Its future has hung in the balance due to Lord and Lady Grantham's lack of male heirs (series one), and its routine has been disrupted when it became a hospital during the First World War (series two).
Now, with the war over and Lady Mary betrothed to her father's closest male relative, Matthew Crawley, one might expect each resident to be happy, not least because there's a wedding to look forward to.
But, as the third series of the Bafta-winning show kicks off, it's not to be. Lord Grantham (played by Hugh Bonneville) has jeopardised the fate of the estate by gambling nearly all of his wife's fortune on ill-advised investments.
"The possibility they might have to downsize is a reality," says Bonneville. "That's why he's emotional – it's been his life's work, to hand on the estate to the next generation."
To compound matters, the social order of the house is threatened by the return of Lady Sybil and her husband, Downton's former chauffeur Branson.
Over from Branson's native Ireland for Mary's wedding, the pair are expecting a child and pose a dilemma to Downton's servants, who now have to serve someone they used to work alongside.
Steadfast butler Carson is the most ill at ease with the new arrangements.
Jim Carter, who plays the orderly chief of staff, says: "Carson is a constant.
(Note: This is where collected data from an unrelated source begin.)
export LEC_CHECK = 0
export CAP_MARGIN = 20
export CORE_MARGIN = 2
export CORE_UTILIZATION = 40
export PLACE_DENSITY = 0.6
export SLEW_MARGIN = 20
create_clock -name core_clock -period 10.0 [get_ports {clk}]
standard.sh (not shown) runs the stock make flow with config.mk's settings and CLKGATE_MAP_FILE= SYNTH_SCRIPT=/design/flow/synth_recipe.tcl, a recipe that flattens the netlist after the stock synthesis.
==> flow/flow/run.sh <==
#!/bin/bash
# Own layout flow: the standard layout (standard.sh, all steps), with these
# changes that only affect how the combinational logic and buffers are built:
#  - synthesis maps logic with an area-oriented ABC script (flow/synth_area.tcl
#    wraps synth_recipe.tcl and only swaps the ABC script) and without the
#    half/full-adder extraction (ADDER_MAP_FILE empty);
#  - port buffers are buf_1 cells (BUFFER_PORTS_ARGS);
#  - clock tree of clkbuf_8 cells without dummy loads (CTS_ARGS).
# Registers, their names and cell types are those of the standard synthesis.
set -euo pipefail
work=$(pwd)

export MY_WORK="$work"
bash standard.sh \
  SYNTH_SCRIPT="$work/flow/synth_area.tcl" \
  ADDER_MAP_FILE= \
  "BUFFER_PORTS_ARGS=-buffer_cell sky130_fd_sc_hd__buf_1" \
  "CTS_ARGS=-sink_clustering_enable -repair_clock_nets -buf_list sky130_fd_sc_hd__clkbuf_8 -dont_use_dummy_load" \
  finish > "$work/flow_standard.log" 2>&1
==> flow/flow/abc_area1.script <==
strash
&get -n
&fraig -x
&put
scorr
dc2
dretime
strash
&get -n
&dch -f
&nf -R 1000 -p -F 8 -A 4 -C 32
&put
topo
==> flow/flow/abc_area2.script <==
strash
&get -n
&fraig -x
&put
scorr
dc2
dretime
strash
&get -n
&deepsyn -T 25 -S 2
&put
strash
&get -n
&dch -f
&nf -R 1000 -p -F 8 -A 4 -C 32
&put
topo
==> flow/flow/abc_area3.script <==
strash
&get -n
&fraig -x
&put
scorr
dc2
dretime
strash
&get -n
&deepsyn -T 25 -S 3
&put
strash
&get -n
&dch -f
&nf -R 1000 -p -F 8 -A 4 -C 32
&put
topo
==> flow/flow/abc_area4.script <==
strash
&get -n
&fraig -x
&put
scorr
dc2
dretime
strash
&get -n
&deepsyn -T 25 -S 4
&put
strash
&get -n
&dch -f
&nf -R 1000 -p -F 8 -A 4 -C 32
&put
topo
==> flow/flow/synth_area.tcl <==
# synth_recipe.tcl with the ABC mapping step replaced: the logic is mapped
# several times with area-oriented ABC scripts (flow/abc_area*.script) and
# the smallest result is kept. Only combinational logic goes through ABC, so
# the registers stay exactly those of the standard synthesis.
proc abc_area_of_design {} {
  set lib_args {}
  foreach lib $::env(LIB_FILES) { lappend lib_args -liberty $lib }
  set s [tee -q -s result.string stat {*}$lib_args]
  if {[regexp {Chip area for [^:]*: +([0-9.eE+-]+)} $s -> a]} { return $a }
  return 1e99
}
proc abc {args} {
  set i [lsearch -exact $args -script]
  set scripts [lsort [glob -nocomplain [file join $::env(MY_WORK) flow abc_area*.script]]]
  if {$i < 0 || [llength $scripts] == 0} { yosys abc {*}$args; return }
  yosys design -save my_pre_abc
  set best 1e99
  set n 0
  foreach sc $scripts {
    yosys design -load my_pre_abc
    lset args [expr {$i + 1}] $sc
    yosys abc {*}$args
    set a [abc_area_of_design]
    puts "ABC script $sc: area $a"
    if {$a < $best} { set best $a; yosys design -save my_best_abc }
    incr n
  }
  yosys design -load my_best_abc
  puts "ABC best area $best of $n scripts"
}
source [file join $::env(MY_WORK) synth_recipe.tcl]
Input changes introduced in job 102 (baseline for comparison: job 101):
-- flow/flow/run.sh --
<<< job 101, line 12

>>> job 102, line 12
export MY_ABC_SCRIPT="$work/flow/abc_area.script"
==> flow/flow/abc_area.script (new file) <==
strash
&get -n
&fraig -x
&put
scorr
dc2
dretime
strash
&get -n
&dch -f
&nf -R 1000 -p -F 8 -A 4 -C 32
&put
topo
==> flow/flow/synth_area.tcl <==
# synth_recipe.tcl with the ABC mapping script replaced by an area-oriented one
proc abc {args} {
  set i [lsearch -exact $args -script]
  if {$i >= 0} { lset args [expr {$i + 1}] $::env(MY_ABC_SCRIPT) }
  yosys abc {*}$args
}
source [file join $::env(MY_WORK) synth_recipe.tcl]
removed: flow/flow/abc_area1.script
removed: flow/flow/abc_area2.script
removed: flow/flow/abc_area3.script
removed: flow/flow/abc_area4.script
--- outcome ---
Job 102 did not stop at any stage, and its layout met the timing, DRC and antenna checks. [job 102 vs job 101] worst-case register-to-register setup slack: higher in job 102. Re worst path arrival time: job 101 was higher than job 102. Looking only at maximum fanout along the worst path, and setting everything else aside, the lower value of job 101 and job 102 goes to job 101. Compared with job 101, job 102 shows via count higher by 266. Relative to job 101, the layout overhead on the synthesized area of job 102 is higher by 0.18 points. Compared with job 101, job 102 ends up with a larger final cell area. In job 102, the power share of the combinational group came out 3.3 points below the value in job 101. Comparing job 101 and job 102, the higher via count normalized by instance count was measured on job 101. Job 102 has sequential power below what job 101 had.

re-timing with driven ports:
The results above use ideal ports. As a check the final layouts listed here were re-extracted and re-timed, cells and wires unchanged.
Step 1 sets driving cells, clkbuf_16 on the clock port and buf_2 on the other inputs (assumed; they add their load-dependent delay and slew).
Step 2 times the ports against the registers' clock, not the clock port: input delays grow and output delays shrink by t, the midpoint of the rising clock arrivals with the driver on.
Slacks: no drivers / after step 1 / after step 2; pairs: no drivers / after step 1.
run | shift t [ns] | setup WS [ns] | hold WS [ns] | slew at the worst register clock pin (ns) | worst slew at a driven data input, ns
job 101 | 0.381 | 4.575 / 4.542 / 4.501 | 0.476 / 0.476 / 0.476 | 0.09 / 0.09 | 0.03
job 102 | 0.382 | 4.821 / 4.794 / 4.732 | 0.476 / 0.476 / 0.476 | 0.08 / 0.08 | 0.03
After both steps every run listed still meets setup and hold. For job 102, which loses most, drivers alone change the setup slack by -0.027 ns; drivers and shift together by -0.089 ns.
He's like the house; he's always there and never changes."
It's not easy for Sybil and Branson either. Allen Leech, who plays Branson, said the scene in which he dines with his former employers for the first time was a minefield.
"I sat down and Maggie Smith [who plays Dowager Countess Violet] was opposite me and I thought, 'I shouldn't be here!' The others have been schooled in the table etiquette involved. I had no idea!"
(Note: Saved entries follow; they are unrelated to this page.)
Source: an optimization exercise on an open RTL-to-GDS flow (aim: small area, a short achievable clock period and few clock cycles per item). Production flows keep margins and buffers that such runs may drop. Only simulation tests tie the RTL to the original design; equivalence was not proved. Power figures rest on the tool's default switching activity, not on a simulated workload.

==> flow/design.v <==
`timescale 1ns / 1ps
module div_iter (
  input div_clk,
  input resetn,
  input div,
  input div_signed,
  input [31:0] x,
  input [31:0] y,
  output [31:0] s,
  output [31:0] r,
  output reg complete
  );
  localparam IDLE = 3'd0, ALIGN = 3'd1, ITER = 3'd2, FIX1 = 3'd3, FIX2 = 3'd4;
  genvar l, i;
  reg [2:0]  st;
  reg [31:0] R;
  reg [31:0] Q;
  reg [32:0] D;      
  reg [5:0]  cnt;    
  reg        xn;     
  reg        sn;     
  reg        yp;     
  reg        yz;     
  reg        sp;     
  wire xneg = div_signed & x[31];
  wire yneg = div_signed & y[31];
  wire [31:0] x_c = x ^ {32{xneg}};
  wire [31:0] y_c = y ^ {32{yneg}};
  function [5:0] blen;
    input [31:0] v;
    integer j;
    begin
      blen = 6'd0;
      for (j = 0; j < 32; j = j + 1)
        if (v[j]) blen = j + 1;
    end
  endfunction
  wire [5:0] xl = blen(x_c);
  wire [5:0] yl = blen(y_c) | {5'd0, yneg & ~|y_c};
  wire [6:0] kdiff = {1'b0, xl} - {1'b0, yl};
  wire [6:0] kq    = {1'b0, xl} + {6'd0, xneg} - {1'b0, yl};
  wire [4:0]  k  = cnt[4:0] & {5{~cnt[5]}};
  wire        yf = ~yneg;
  wire [32:0] d0 = {1'b1, y ^ {32{yf}}};
  wire [32:0] d1 = k[0] ? {d0[31:0], yf}        : d0;
  wire [32:0] d2 = k[1] ? {d1[30:0], {2{yf}}}   : d1;
  wire [32:0] d3 = k[2] ? {d2[28:0], {4{yf}}}   : d2;
  wire [32:0] d4 = k[3] ? {d3[24:0], {8{yf}}}   : d3;
  wire [32:0] d5 = k[4] ? {d4[16:0], {16{yf}}}  : d4;
  wire [34:0] pa = {1'b1, D, 1'b0} ^ {2'b00, R, 1'b0};
  wire [34:0] ga = ({1'b1, D, 1'b0} & {2'b00, R, 1'b0}) | {34'd0, yp};
  wire [34:0] gl [0:6];
  wire [34:0] pl [0:6];
  assign gl[0] = ga;
  assign pl[0] = pa;
  generate
    for (l = 0; l < 6; l = l + 1) begin : lvl
      for (i = 0; i < 35; i = i + 1) begin : b_
        if ((i >> l) & 1) begin : comb
          assign gl[l+1][i] = gl[l][i] | (pl[l][i] & gl[l][((i >> l) << l) - 1]);
          assign pl[l+1][i] = pl[l][i] & pl[l][((i >> l) << l) - 1];
        end else begin : pass
          assign gl[l+1][i] = gl[l][i];
          assign pl[l+1][i] = pl[l][i];
        end
      end
    end
  endgenerate
  wire [33:0] t = pa[34:1] ^ gl[6][33:0];
  wire        qbit = ~t[33];
  wire        special = &t;
  wire [31:0] qv = Q ^ {32{sn}};
  wire [32:0] al [0:5];
  assign al[0] = {qv, sn ^ sp};
  generate
    for (l = 0; l < 5; l = l + 1) begin : ilvl
      for (i = 0; i < 33; i = i + 1) begin : ib_
        if ((i >> l) & 1) begin : comb
          assign al[l+1][i] = al[l][i] & al[l][((i >> l) << l) - 1];
        end else begin : pass
          assign al[l+1][i] = al[l][i];
        end
      end
    end
  endgenerate
  wire [31:0] q_fix = qv ^ al[5][31:0];
  always @(posedge div_clk) begin
    if (!resetn) begin
      st       <= IDLE;
      complete <= 1'b0;
    end else begin
      complete <= 1'b0;
      case (st)
        IDLE: begin
          if (div) begin
            R   <= x;
            Q   <= 32'd0;
            cnt <= kdiff[5:0];
            xn  <= xneg;
            sn  <= xneg ^ yneg;
            yp  <= ~yneg;
            yz  <= ~|y;
            sp  <= 1'b0;
            if (kq[6]) begin
              complete <= 1'b1;
              st       <= IDLE;
            end else
              st <= ALIGN;
          end
        end
        ALIGN: begin
          R <= x_c;
          D <= d5;
          if (yz) begin
            Q <= 32'hffffffff;
            if (sn)
              st <= FIX2;
            else begin
              complete <= 1'b1;
              st       <= IDLE;
            end
          end else if (cnt[5])
            st <= FIX1;
          else
            st <= ITER;
        end
        ITER: begin
          if (qbit) R <= t[31:0];
          Q   <= {Q[30:0], qbit};
          cnt <= cnt - 6'd1;
          if (cnt != 6'd0)
            D <= {1'b1, D[32:1]};
          else if (xn)
            st <= FIX1;
          else if (sn)
            st <= FIX2;
          else begin
            complete <= 1'b1;
            st       <= IDLE;
          end
        end
        FIX1: begin
          sp <= special;
          st <= FIX2;
        end
        default: begin
          if (xn) R <= sp ? 32'd0 : ~R;
          Q        <= q_fix;
          complete <= 1'b1;
          st       <= IDLE;
        end
      endcase
    end
  end
  assign s = Q;
  assign r = R;
endmodule
==> flow/flow/run.sh <==
#!/bin/bash
# The standard layout, with the synthesis left to map adders as plain
# logic (no half/full adder cells), so that abc sees whole carry paths.
set -euo pipefail
bash standard.sh ADDER_MAP_FILE= finish > standard.log 2>&1
==> flow/standard.sh <==
#!/bin/bash
# synth_recipe.tcl (not shown) runs the flow's synth.tcl, then flattens the netlist and writes it again
# the make line also repeats each setting of config.mk as NAME=value (left out here)
make -C /OpenROAD-flow-scripts/flow DESIGN_CONFIG=/design/flow/config.mk WORK_HOME=/design/flow/orfs CLKGATE_MAP_FILE= SYNTH_SCRIPT=/design/flow/synth_recipe.tcl "${@:-finish}"
==> flow/config.mk <==
export PLATFORM = sky130hd
export DESIGN_NAME = div_iter
export DESIGN_NICKNAME = div_iter
export VERILOG_FILES = /design/flow/design.v
export SDC_FILE = /design/flow/constraint.sdc
export NUM_CORES = 4
export LEC_CHECK = 0
export CAP_MARGIN = 20
export CORE_MARGIN = 2
export CORE_UTILIZATION = 40
export SETUP_SLACK_MARGIN = 1.5
export SLEW_MARGIN = 20
==> flow/constraint.sdc <==
create_clock -name core_clock -period 5.0 [get_ports {div_clk}]
set_input_delay 1.0000 -clock core_clock [delete_from_list [all_inputs] [get_ports {div_clk}]]
set_output_delay 1.0000 -clock core_clock [all_outputs]
set_load 0.01 [all_outputs]
==> out/results.tsv, run 1 <==
stage	metric	value	unit
sta	Setup TNS	0	ns
floorplanning	initial core utilization	0.406	
cells_and_area	Fillers	2964	
drt	drt drc	0	
flow_run	number of max-cap violations	0	
cells_and_area	Nets	1845	
drt	Antenna Nets Post-Route	0	
hold_path	worst hold path type	reg -> reg	
logic_synthesis	YS warnings	1	
cells_and_area	ANT cells	0	
worst_setup_path	Worst Path Class, Setup	reg -> reg	
sta	RSZ-0062 raised after global routing	true	
cts	clock sinks	112	
cts	CTS tree	done	
cts	total CTS buffers	9	
cells_and_area	Non-Filler Instances	2178	
cts	Root Buffer	clkbuf_16	
cts	hold_buf cts	0	
placement	IO Port Bufs	132	
cells_and_area	multi-input gate area in the final layout	0.00915	mm2
drt	Pre-antenna DRT Iters	5	
worst_setup_path	crit end category	flip-flop	
cells_and_area	end-of-flow core utilization	0.512	
cells_and_area	Seq. cell area	0.00332	mm2
cts	maximum root-to-sink buffer count	2	
global_routing	first-pass GRT wire length	66800	um
logic_synthesis	top cells by area, synth	edfxtp_1 (26%), a21oi_1 (9.2%), xnor2_1 (6.8%)	
floorplanning	IO Pins	133	
cells_and_area	Layout area overhead	26.1	%
logic_synthesis	Unique masters post-synth	84	
power	LEAKAGE	5.53	nW
power	pwr/cell area	251	mW/mm2
logic_synthesis	Mapped Nets	1728	
logic_synthesis	Post-synth EDFFs	108	
status	outcome	timing/DRC/antenna clean	
floorplanning	chip width	180	um
worst_setup_path	arrival time at the worst endpoint	4.08	ns
drt	DR WL/cell	19.4	um
floorplanning	placeable core area	0.0305	mm2
global_routing	largest net degree at the start of global routing	48	
logic_synthesis	syn_area_per_cell	7.45	um2
logic_synthesis	cell taking the most area after synthesis	edfxtp_1	
sta	hold slack	0.673	ns
sta	Rel. slew slack	0.432	
worst_setup_path	Worst setup SP type	flip-flop	
placement	DP Cell Count	2084	
worst_setup_path	Reg2Reg Setup Slack	1.10	ns
placement	Post-DP HPWL	30200	um
worst_setup_path	CP max FO	4	
floorplanning	# rows	64	
logic_synthesis	Async SR Flop Fraction	0	
sta	crit share post-route	0.780	
sta	Max Freq	257	MHz
global_routing	vias in the first global route	12100	
drt	post-DR vias/cell	6.12	
logic_synthesis	Synth Flop Type	edfxtp_1	
floorplanning	area of the die	0.0324	mm2
sta	Final Hold Viols	0	
drt	Vias	13300	
power	Tot Pwr	3.92	mW
sta	Tmin final	3.90	ns
logic_synthesis	post-synthesis sequential area ratio	0.269	
worst_setup_path	Worst EP required	5.19	ns
sta	worst-margin pin slew	0.852	ns
logic_synthesis	Post-Syn Instances	1660	
sta	Final setup viols	0	
drt	Initial DRC Count	1372	
placement	GP Congestion	0.930	
cts	clk slew on worst S/H paths	0.09	ns
logic_synthesis	Synth top area share	0.262	
global_routing	total track usage	0.252	
cells_and_area	share of layout cells above drive strength 1	0.163	
power	VDD IR max	0.177	mV
sta	clock skew after layout	0.0239	ns
floorplanning	die height	180	um
global_routing	initial antenna violation count	0	
logic_synthesis	Seq cells post-synth	112	
drt	final WL	42400	um
sta	Final Max Slew Viols	0	
logic_synthesis	mapped cell area	0.0124	mm2
cts	CTS HTree Levels	3	
cts	clk latency of the worst-skew pair	0.38	ns
global_routing	remaining global-route overflow	0	
through the flow:
step,area (um2),setup WS (ns)
after global routing,15600,0.984
final,15600,1.10
after CTS,15100,1.19
after global placement,14000,0.386
after detailed placement,14000,0.302
after floorplan,12500,1.00
Yosys cell counts, types with 10 or more instances:
master    count
o31ai_1      10
a211oi_1     19
or2_2        11
a221oi_1     14
nand4_1      11
xor2_1       48
a31oi_1      34
o21ai_0     134
or3_1        23
buf_2        13
maj3_1       10
mux4_2       13
nand2b_1     23
and2_1       21
nand2_1     145
xnor2_1      96
clkbuf_1    108
nor2_1      190
o211ai_1     20
a21oi_1     227
a21o_1       12
nor2b_1      14
nand3_1      34
inv_1        29
buf_1        18
nor4_1       18
and3_1       20
mux2i_1      23
edfxtp_1    108
o22ai_1      37
nor3_1       38
logic make-up (layout without fill, tap and decap cells):
kind of cell    after synthesis  after routing  synth area share
compound gates              601            601             0.296
buf+inv                     173            294            0.0551
simple gates                579            580             0.223
flops                       112            112             0.269
fa+ha+maj                    12             12           0.00991
xor+xnor                    145            145             0.103
mux                          38             38            0.0441
sequential cells by signal (all words and copies together) (netlist names):
signal    count
complete      1
Q            32
sp            1
yz            1
st            3
sn            1
cnt           6
xn            1
R            32
D            33
yp            1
Also appearing at Downton for Matthew and Mary's wedding is Martha Levinson, Cora's mother, played by Hollywood legend Shirley MacLaine.
Bonneville says: "The words 'the mother-in-law is coming to stay' have a certain reaction from men all over the world, and Robert is no exception."
Martha hopes she can shake things up, leading to classic confrontations between Martha and Violet.
"She is extremely outspoken," says Oscar-winning actress MacLaine. "Her basic role is to plead with the Dowager Countess to wrest herself, if possible, away from tradition."
The first meeting between Dame Maggie and MacLaine was momentous, reveals Bonneville.
"It was like Stanley meeting Livingstone," he says. "Shirley lifted Maggie off the ground and said, 'My God! Maggie!"'
One person pleased to see Martha is Lady Edith, who is also thirsty for change after experiencing some freedom during the war.
Laura Carmichael, who plays Edith, says: "The young girls can't go back to how it was before. They've experienced a job and some independence, so going back to dinners and riding is not going to be enough."
Elizabeth McGovern, who plays Cora, agrees. "The war has been the cataclysm and now we're seeing the ripple effect."
For Lady Edith, this means being more forthright with her pursuit of Sir Anthony.
"She doesn't bat an eyelid that people think she's batting out of her league. I think that's lovely to watch," says Carmichael.
The first episode sees the culmination of the 'will they/won't they?' storyline between Matthew and Mary, and Dan Stevens, who plays Matthew, reports the wedding does go ahead.
"We would have been hard pushed to stretch the storyline any longer," he says, laughing. "But there's still the issue of will they or won't they be happy? Will they or won't they have children."
Another relationship at the heart of Downton Abbey is that between valet Bates, now in prison, and head housemaid Anna.
Brendan Coyle says: "It was fittingly bleak."
The only light amid the darkness is the love of Anna, who stays true.
Previous partners in crime, valet Thomas and lady's maid O'Brien see their friendship end – and kitchen maid Daisy isn't happy either.
Actress Sophie McShera says: "They bring in a new scullery maid and Daisy is livid she's been replaced with a younger, more beautiful model."